Measuring Childhood per square feet

There are hoarding all over Mumbai and one assumes print campaigns in Times on India that asks "what is the carpet area of childhood?". The images are fantastic, neo modern painting with children playing, reading and having fun. While the other builders spoke of the gyms, airconditioned lobbies and spectacular highrises, Rustomjee Builders speaks of childhood, targetting the soft underbelly of parents who have children who are young and need that space to run around. Interesting!

Now what was the carpet area of my childhood? The first few years were spent in a village called Wagholi, around 25 kms outside Pune city in a hospital campus where my mom was deputed as part of her rural training program. The campus was sprawling, with stone buildings that had wooden slatted windows. My playmates were the children of the hospital staff and dad on weekly basis took me to the panchayat office ( am not sure what he was doing there) to watch Doordarshan Mumbai's news bulletin. The news reader was Pradip - i forget his surname, reading the current news at 7 30 from a inland letter. There used to be a huge tract of land just behind the hospital and that was our play ground. A group of 10-12 children and two dogs used to chase dragon flies, play cricket and turn into a dark shade of brick brown in the hot summer sun.

Then it was the Dr Ambedkar Colony at Deccan College in the cantonment areas of Pune. A semi private bungalow with a garden that had a huge jamun tree in its midst and two dozen odd guava and mango trees. I built my first tree house here, my first outdoor tent and had a zoo according to my mother. A koel, a mynah, a rabbit, a dog and a cat were my pets. After school one could vanish up the branches of the guava trees and read as many comics as one wanted.  Star Trek started on Doordarshan around the time and most of us would spend all our evenings pretending to search for aliens. It was a childhood of climbing trees, falling down, eating jamuns till the mouth turned purple and sour, making mango chutney and getting all the boys and girls together to cook a meal over open fire in the evening.

Dad was asked to move closer to his place of work, when TELCO Pimpri had labour problems from 1982 onwards. That was when we shifted to a "flat", 1200 sq ft of nothingness, stacked one on top of another, all 4 floors of them and all 350 buildings.

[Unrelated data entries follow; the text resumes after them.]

==> src/rtl/coef_gamma_port.sv <==
module coef_gamma_port #(
  parameter int ADDR_W = 14,
  parameter int BYTE_W = 8
) (
  input  logic                clk,
  input  logic                rst_n,
  input  logic [1:0]          host_sel,
  input  logic                host_wr,
  input  logic                host_rd,
  input  logic [BYTE_W-1:0]   host_wdata,
  output logic [BYTE_W-1:0]   host_rdata,
  input  logic                pause_in,
  output logic                mem_we,
  output logic [ADDR_W-1:0]   mem_addr,
  output logic [2*BYTE_W-1:0] mem_wdata,
  output logic [1:0]          mem_target,
  output logic [1:0]          mem_color
);
  localparam int HI_W = ADDR_W - BYTE_W;
  localparam logic [1:0] SEL_MODE = 2'd0;
  localparam logic [1:0] SEL_ALO  = 2'd1;
  localparam logic [1:0] SEL_AHI  = 2'd2;
  localparam logic [1:0] SEL_DATA = 2'd3;

  logic [ADDR_W-1:0] addr_q;
  logic [BYTE_W-1:0] stage_q;
  logic [1:0]        target_q, color_q;
  logic              dir_q, phase_q;

  wire gamma_mode = target_q[1];
  wire data_wr    = host_wr && host_sel == SEL_DATA && !dir_q;
  wire ctrl_wr    = host_wr && host_sel != SEL_DATA;
  wire store      = data_wr && (gamma_mode || phase_q);

  assign mem_we     = store;
  assign mem_addr   = addr_q;
  assign mem_wdata  = gamma_mode ? {{BYTE_W{1'b0}}, host_wdata} : {host_wdata, stage_q};
  assign mem_target = target_q;
  assign mem_color  = color_q;

  always_ff @(posedge clk or negedge rst_n) begin
    if (!rst_n) begin
      addr_q   <= '0;
      stage_q  <= '0;
      target_q <= 2'b00;
      color_q  <= 2'b00;
      dir_q    <= 1'b0;
      phase_q  <= 1'b0;
    end else begin
      if (ctrl_wr) phase_q <= 1'b0;
      if (host_wr && host_sel == SEL_MODE) begin
        target_q <= host_wdata[2:1];
        color_q  <= host_wdata[4:3];
      end
      if (host_wr && host_sel == SEL_ALO) addr_q[BYTE_W-1:0] <= host_wdata;
      if (host_wr && host_sel == SEL_AHI) begin
        addr_q[ADDR_W-1:BYTE_W] <= host_wdata[HI_W-1:0];
        dir_q <= host_wdata[HI_W];
      end
      if (data_wr && !gamma_mode && !phase_q) begin
        stage_q <= host_wdata;
        phase_q <= 1'b1;
      end
      if (store) begin
        addr_q  <= addr_q + {{(ADDR_W-1){1'b0}}, 1'b1};
        phase_q <= 1'b0;
      end
    end
  end

  logic [BYTE_W-1:0] rd_mux;
  always_comb begin
    rd_mux = '0;
    case (host_sel)
      SEL_MODE: rd_mux[4:0] = {color_q, target_q, pause_in};
      SEL_ALO:  rd_mux = addr_q[BYTE_W-1:0];
      SEL_AHI: begin
        rd_mux[HI_W-1:0] = addr_q[ADDR_W-1:BYTE_W];
        rd_mux[HI_W]     = dir_q;
      end
      default:  rd_mux = '0;
    endcase
  end
  assign host_rdata = host_rd ? rd_mux : '0;
endmodule


==> config.mk <==
export PLATFORM = sky130hd
export DESIGN_NAME = coef_gamma_port
export DESIGN_NICKNAME = d
export VERILOG_FILES = /design/src/rtl/coef_gamma_port.sv
export SDC_FILE = /design/constraint.sdc
export NUM_CORES = 1
export LEC_CHECK = 0
export CAP_MARGIN = 20
export CELL_PAD_IN_SITES_DETAIL_PLACEMENT = 1
export CELL_PAD_IN_SITES_GLOBAL_PLACEMENT = 2
export CORE_MARGIN = 5
export CORE_UTILIZATION = 27
export DETAILED_ROUTE_END_ITERATION = 8
export PLACE_DENSITY_LB_ADDON = 0.3
export SYNTH_ARGS = -nofsm -noshare
export SYNTH_HDL_FRONTEND = slang
export SYNTH_SLANG_ARGS = --single-unit
==> constraint.sdc <==
create_clock -name clk -period 2.01 [get_ports clk]
set_clock_uncertainty 0.05 [all_clocks]
set_input_delay 0.402 -clock clk [delete_from_list [all_inputs] [get_ports clk]]
set_output_delay 0.402 -clock clk [all_outputs]
set_load 0.02 [all_outputs]
Word-level counts from Yosys, hierarchy flattened:

Index checks and enable logic that the tools add are counted.

* add/sub/neg operators: 1
* eq/ne operators: 4
* muxes and demuxes: 11
* reduce and logical (&&, ||, !) cells: 17

Operators by type and width (number)
* 2-to-1 mux 16 bit: 1
* 2-to-1 mux 8 bit: 2
* one-hot mux 5 bit (3 select lines): 1
* adder 14 x 1 -> 14 bit, second input constant: 1
* 2-to-1 mux 14 bit: 1
* logical AND 1 bit: 9
* 2-to-1 mux 6 bit: 1
* == test 2 bit, second input constant: 2
* 2-to-1 mux 1 bit: 4
* one-hot mux 2 bit (2 select lines): 1
* nonzero test 2 bit: 2
* zero test 1 bit: 3
* nonzero test 3 bit: 1
* == test 2 x 1 -> 1 bit, second input constant: 1
* zero test 2 bit: 1
* inequality test 2 bit, second input constant: 1
* logical OR 1 bit: 1

* register bits: 28
* output and inout bits: 43

Longest topological paths before layout:

Gate-level depths: netlist of the first run.

* word-level depth: 7
* gate-level depth with buffers: 8
* gate-level depth less buffers: 6

Worst setup path after synthesis of the first run:

No wires, ideal clock.

* kind: reg-to-output
* from: register target_q[1] (netlist: mem_target[1])
* to: output host_rdata[2]
* data arrival time: 1.361 ns
* required time: 1.558 ns
* slack: 0.197 ns
* stages on the path, launching flop included: 5
* path through: dfrtp_1 -> buf_2 -> clkbuf_1 -> a222oi_1 -> nor2_1

* longest elaborated chain between the ends: 2

RTL lines
* from (decl): line 27 `logic [1:0] target_q, color_q;`
* from (signal assigned): line 52 `target_q <= host_wdata[2:1];`
* one-hot mux 5 bit (3 select lines): line 74 `case (host_sel)`
* 2-to-1 mux 8 bit: line 84 `assign host_rdata = host_rd ? rd_mux : '0;`
* to (decl): line 11 `output logic [BYTE_W-1:0] host_rdata,`

Every way passes these cells.

Final worst setup path of the first run:

* from: input host_sel[1]
* to: output host_rdata[4]

* longest elaborated chain between the ends: 3
* elaborated cells on any way between the ends: 5
* classes of those cells: eq/ne: 2; mux: 2; reduce/logical: 1

RTL lines
* from (decl): line 7 `input logic [1:0] host_sel,`
* == test 2 bit, or another cell as far along: line 74
* one-hot mux 5 bit (3 select lines) (*): line 74
* 2-to-1 mux 8 bit (*): line 84

Mark *: on every way between the ends. The rest lies on a longest branch, timed or not.

==> flow_summary.yaml, run 1 <==
status:
  status: "finished clean"
logic_synthesis:
  seq_area_frac_synth_pct: 40.2
  synthMuxAreaShare_pct: 15.9
  synth_top_flop_cell: "dfrtp_1"
  synth-compound-area-share_pct: 17.9
  synth_top_area_share_pct: 40.2
  syn-num-nets: 190
  yosysUniqueCellTypes: 45
  synth-xor-area-share_pct: 0
  synth_top_area_cell: "dfrtp_1"
  syn_inst: 170
  synth-edff-count: 0
  synth-seq-cells: 28
  async_reset_ff_share_pct: 100
  synth_area_leaders: "dfrtp_1, mux2_2, ha_1"
  synth_warnings: 0
  synth_most_common_cell: "dfrtp_1"
  netlist_area_um2: 1740
  synth_top_family_by_area: "simple AND/OR/NAND/NOR gates"
  avgSynthCellArea_um2: 10.3
  synthTopCellsByCount: "dfrtp_1, mux2_2, nor2_1, nand2_1"
  synthAdderAreaFrac_pct: 3.59
  synth-simple-area-share_pct: 18.1
pwr:
  ir_drop_v: 0.000451
  p_leak_nw: 1.17
  pwr-share-seq_pct: 35.4
  p_clk_share_pct: 14.8
  switchingPower_mw: 0.957
  p_int_mw: 1.51
  p_sw_share_pct: 38.8
  pwr-share-comb_pct: 49.9
  power_density_nw_per_um2: 920
routing:
  via_per_inst: 5.20
  postRouteAntennaNets: 0
  drt_iter0_markers: 89
  drc: 0
  routed_wl_mm: 6.25
  vias: 1748
  drt_pass1_iterations: 4
  wire_per_inst_um: 18.6
setup_path:
  worstPathArrival_ns: 1.49
  cp_top_family: "compound AO/OA/AOI/OAI gates"
  worstSetupStartpointType: "primary input"
  crit_chain: "buf_2 > inv_2 > ha_4 > a222oi_1 > nor2_1 > buf_4"
  max_stage_delay_ns: 0.39
  crit_end: "host_rdata[4]"
  required_ns: 1.56
  path_class: "primary input to primary output"
  crit_buf_inv: 3
  crit_path_max_fanout: 7
  critical_path.endpoint_type: "primary output"
  crit-reg2reg-launch: "mem_addr[0]"
  critical_path_depth: 6
  reg2reg_slack_ns: 0.21
  r2r-end: "mem_addr[10]"
  ff2ff_path_depth: 5
  critPathLaunch: "host_sel[1]"
  critPathSlowestCell: "a222oi_1"
timing:
  rsz0062_at_grt: "false"
  tns_ns: 0
  final_hold_viol_count: 0
  drv_slew: 0
  worst_slew_pin_slew_ns: 0.373
  relSlewSlack_pct: 75.1
  fin_crit_sh_pct: 96.6
  fmax_ghz: 0.515
  setup_violations: 0
  post-route-min-period_ns: 1.94
clock_network:
  root_buffer: "clkbuf_8"
  htree_levels: 1
  insertion_delay_ns: 0.28
  cts_tree: "built"
  clk_pin_slew_ns: 0.11
  post-cts-setup-buffer-count: 0
  clk_path_buf_depth: 2
  cts_buffers: 3
  clock-sinks: 28
cells_and_area:
  layout.cells.non_filler: 336
  syn_to_final_growth_pct: 53.6
  antennaDiodeCount: 0
  drive_above_1_share_pct: 35.1
  fillCellCount: 744
  design_area_um2: 2680
  final_core_utilization_pct: 42.4
  nNetsFinal: 280
die:
  rows: 29
  dieWidth_um: 90.4
  initial_core_util_pct: 27.6
  ioPinCount: 58
  die_area_um2: 8170
  core_um2: 6310
  die_h_um: 90.4
placement:
  dp.cells: 332
  placed_cell_area_um2: 2640
  dpl.hpwl_mm: 4.75
  place.gp.congestion: 0.825
  io_buffers: 57
grt:
  track_usage_pct: 15.6
  grt_overflow: 0
  grt_max_degree: 29
  grt_pass1_vias: 1893
  grt_pass1_wl_mm: 10.3
  antenna_found_initial: 0
flow_run:
  cap_viol_max_count: 0
hold_path:
  min_path_type: "primary input to async pin"
[routing by layer]
| metal | part of all wire, % | global-route usage [%] | vias to the layer above |
|---|---|---|---|
| li1 | - | - | 825 |
| met1 | 45 | 19.7 | 842 |
| met2 | 47 | 25.9 | 69 |
| met3 | 6.0 | 3.75 | 12 |
| met4 | 2.3 | 5.33 | 0 |
| met5 | 0 | 0 | - |
[worst min-delay path by stage]
stage / endpoint / cells past startpoint / startpoint
3_5_place_dp: stage_q[0] / 1 / stage_q[0]
4_1_cts: stage_q[1] / 2 / rst_n
5_1_grt: stage_q[1] / 2 / rst_n
3_3_place_gp: stage_q[1] / 1 / stage_q[1]
2_1_floorplan: dir_q / 0 / rst_n
6_report: stage_q[1] / 2 / rst_n
[cells in the final DEF, fill, tap and decap left out, types with 7 or more instances in the layout]
cell type	Yosys	routed
dfrtp_1	28	28
mux2_2	21	21
buf_4	0	36
nor2_1	15	15
nor2b_1	8	8
a21oi_1	8	8
nand2_1	10	10
clkdlybuf4s15_1	0	7
dlygate4sd2_1	0	8
clkdlybuf4s50_1	0	30
[flip-flops by register name (all words and copies together) (netlist names)]
register / flops
stage_q: 8
mem_color: 2
mem_addr: 14
mem_target: 2
phase_q: 1
dir_q: 1
[cell type report]
| cell class | count | area (um^2) | share of cell area, % |
|---|---|---|---|
| repair buffers | 93 | 798 | 29.8 |
| inverters | 5 | 18.8 | 0.701 |
| well taps | 77 | 96.3 | 3.60 |
| multi-input cells | 129 | 1010 | 37.7 |
| flip-flops and latches | 28 | 701 | 26.2 |
| clock buffers | 4 | 55.1 | 2.06 |
[logic make-up after synthesis]
kind of cell | Yosys count
and+or+nand+nor | 58
buffers and inverters | 13
AOI/OAI and AO/OA | 41
DFF | 28
adders and majority gates | 5
muxes | 25
[power groups by stage]
stage | combinational [mW] | clock [mW] | sequential (mW)
2_1_floorplan | 0.534 | 0 | 0.975
5_1_grt | 1.34 | 0.400 | 0.892
4_1_cts | 1.24 | 0.378 | 0.871
3_5_place_dp | 1.29 | 0 | 0.877
3_3_place_gp | 1.28 | 0 | 0.878
6_report | 1.23 | 0.363 | 0.872
[what timing repair did]
action,4_1_cts,5_1_grt
hold buffers,0,0
pin swaps,4,2
resized for setup,60,16
setup endpoints to repair,34,19
[metrics by stage]
step                total power [mW]  hold WS [ns]  setup WS (ns)
global placement                2.16         0.436         -0.711
CTS                             2.49         0.459        -0.0476
global route                    2.63         0.473        0.00255
detailed placement              2.17         0.441         -0.753
floorplan                       1.51        0.0564          0.197
finish                          2.46         0.438         0.0691
(Power assumes the default switching activity.)
==> run 2: changes to the inputs <==
SLEW_MARGIN = 20   (was default)
==> results of run 2 <==
The final DEF is identical to that of run 1; final timing and power are the same.
==> run 3: changes to the inputs <==
REMOVE_ABC_BUFFERS = 1   (was default)
==> run 3 against run 2 <==
- via count down 1.3%
- utilization decreased by 0.18 points
- die area did not move
- routed wire length up 0.27%
- largest power group unchanged
==> flow_summary.yaml, run 3 (same netlist as run 1, synthesis figures left out) <==
die:
  dieWidth_um: 90.4
  die_h_um: 90.4
  rows: 29
  ioPinCount: 58
  core_um2: 6310
  initial_core_util_pct: 27.6
  die_area_um2: 8170
clock_network:
  insertion_delay_ns: 0.29
  holdBufCountCts: 0
  clk_path_buf_depth: 2
  cts_buffers: 3
  clock-sinks: 28
  clk_pin_slew_ns: 0.11
  cts_tree: "built"
  root_buffer: "clkbuf_8"
  htree_levels: 1
routing:
  wire_per_inst_um: 18.6
  drc: 0
  vias: 1726
  drt_iter0_markers: 105
  via_per_inst: 5.14
  postRouteAntennaNets: 0
  routed_wl_mm: 6.27
  drt_pass1_iterations: 7
placement:
  dpl.hpwl_mm: 4.80
  place.gp.congestion: 0.795
  placed_cell_area_um2: 2630
  dpl_worst_slack_ns: -0.789
  io_buffers: 57
grt:
  grt_pass1_vias: 1931
  grt_overflow: 0
  track_usage_pct: 15.8
  grt_max_degree: 29
  antenna_found_initial: 0
  grt_pass1_wl_mm: 10.5
pwr:
  ir_drop_v: 0.000377
  power_density_nw_per_um2: 933
  p_leak_nw: 1.18
timing:
  fmax_ghz: 0.508
  worst_slew_pin_slew_ns: 0.595
  drv_slew: 0
  relSlewSlack_pct: 60.1
  rsz0062_at_grt: "true"
  tns_ns: 0
  fin_crit_sh_pct: 97.9
  setup_violations: 0
  hold_ws_ns: 0.439
  worst_slack_ns: 0.0419
  post-route-min-period_ns: 1.97
  final_hold_viol_count: 0
cells_and_area:
  final_common_cell: "buf_4"
  syn_to_final_growth_pct: 52.9
  largest_reg_flops: 14
  antennaDiodeCount: 0
  nNetsFinal: 280
  drive_above_1_share_pct: 37.5
  fillCellCount: 746
  final_cell_mix: "buf_4, clkdlybuf4s50_1, dfrtp_1, mux2_2, nor2_1"
  design_area_um2: 2670
setup_path:
  critical_path.endpoint_type: "primary output"
  path_class: "primary input to primary output"
  crit_path_max_fanout: 10
  required_ns: 1.56
  worstSetupStartpointType: "primary input"
  worstPathArrival_ns: 1.52
hold_path:
  min_path_type: "primary input to async pin"
flow_run:
  cap_viol_max_count: 0
status:
  status: "finished clean"
[run 3: cell types whose count changed in the layout (fill, tap and decap cells not counted), sizes merged]
cell / previous run / this run
clkdlybuf4s50: 30 / 29
clkdlybuf4s15: 9 / 5
clkbuf: 7 / 11
buf: 43 / 42
dlygate4sd2: 8 / 9
dlymetal6s2s: 0 / 1
[run 3: path summary, 6_finish.rpt]
| kind | start | end | slack [ns] | cells past startpoint |
|---|---|---|---|---|
| max in group asynchronous | rst_n | mem_addr[11] | 1.19 | 2 |
| max reg2reg | mem_addr[1] | mem_addr[10] | 0.21 | 5 |
| min reg2reg | stage_q[3] | stage_q[3] | 0.47 | 1 |
| min in group clk | stage_q[3] | stage_q[3] | 0.47 | 1 |
| min | rst_n | stage_q[6] | 0.44 | 2 |
| max | host_sel[1] | host_rdata[4] | 0.04 | 6 |
[run 3: per-layer routing]
layer / wire length (um) / up-vias / global-route usage, %
li1: - / 819 / -
met1: 2860 / 845 / 21.0
met2: 2940 / 56 / 26.0
met3: 375 / 6 / 3.50
met4: 93 / 0 / 3.72
met5: 0 / - / 0
[run 3: metrics by stage]
stage / utilization, % / total power, mW / std cells
2_1_floorplan: - / 1.49 / 162
3_5_place_dp: 41.6 / 2.20 / 331
4_1_cts: 42.6 / 2.52 / 336
5_1_grt: 42.3 / 2.65 / 336
3_3_place_gp: 41.6 / 2.18 / 331
6_report: 42.3 / 2.49 / 336
[run 3: power by group]
group	leakage (nW)	switching (mW)	total (mW)	internal [mW]
Combinational	0.829	0.645	1.26	0.616
Sequential	0.326	0.127	0.855	0.728
Clock	0.0288	0.198	0.375	0.176
Total	1.18	0.970	2.49	1.52
[run 3: timing repair]
item,CTS,global route
pin swaps,3,2
endpoints found under the setup margin,37,16
gates resized for setup,61,19
setup buffers,1,0
[run 3: area by class of cell]
class	count	area, um^2	area share (%)
multi-input cells	129	1010	38.0
repair buffers	93	783	29.4
flip-flops and latches	28	701	26.3
well taps	77	96.3	3.61
clock buffers	4	55.1	2.06
inverters	5	18.8	0.704
[run 3: worst max-delay path, cell delays in order]
cell and delay (ns):
clkdlybuf4s15_2 0.23, inv_2 0.08, ha_4 0.21, a222oi_1 0.34, nor2_1 0.08, buf_2 0.16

We had moved upwards into a 'complex' with shops, markets and access to transport, school in the complex etc etc. But no playground!

My daughter who is 5 now thinks that the little amount of space we have around our building in Andheri West, when not covered by cars of the residents is her playground. There are trees but she does not want to climb them. She has been told by her friends that their moms have told them that if they climb trees, they would fall down and break their bones. Cannot argue with that.

So then, how do you measure the carpet area of childhood. Most likely answer is Rs 16500 per square feet at the Rustomjee property in Malad, or Rs 22000 per square feet at the JVPD one. Not a childhood 90% of parents can give their children. Not at that cost.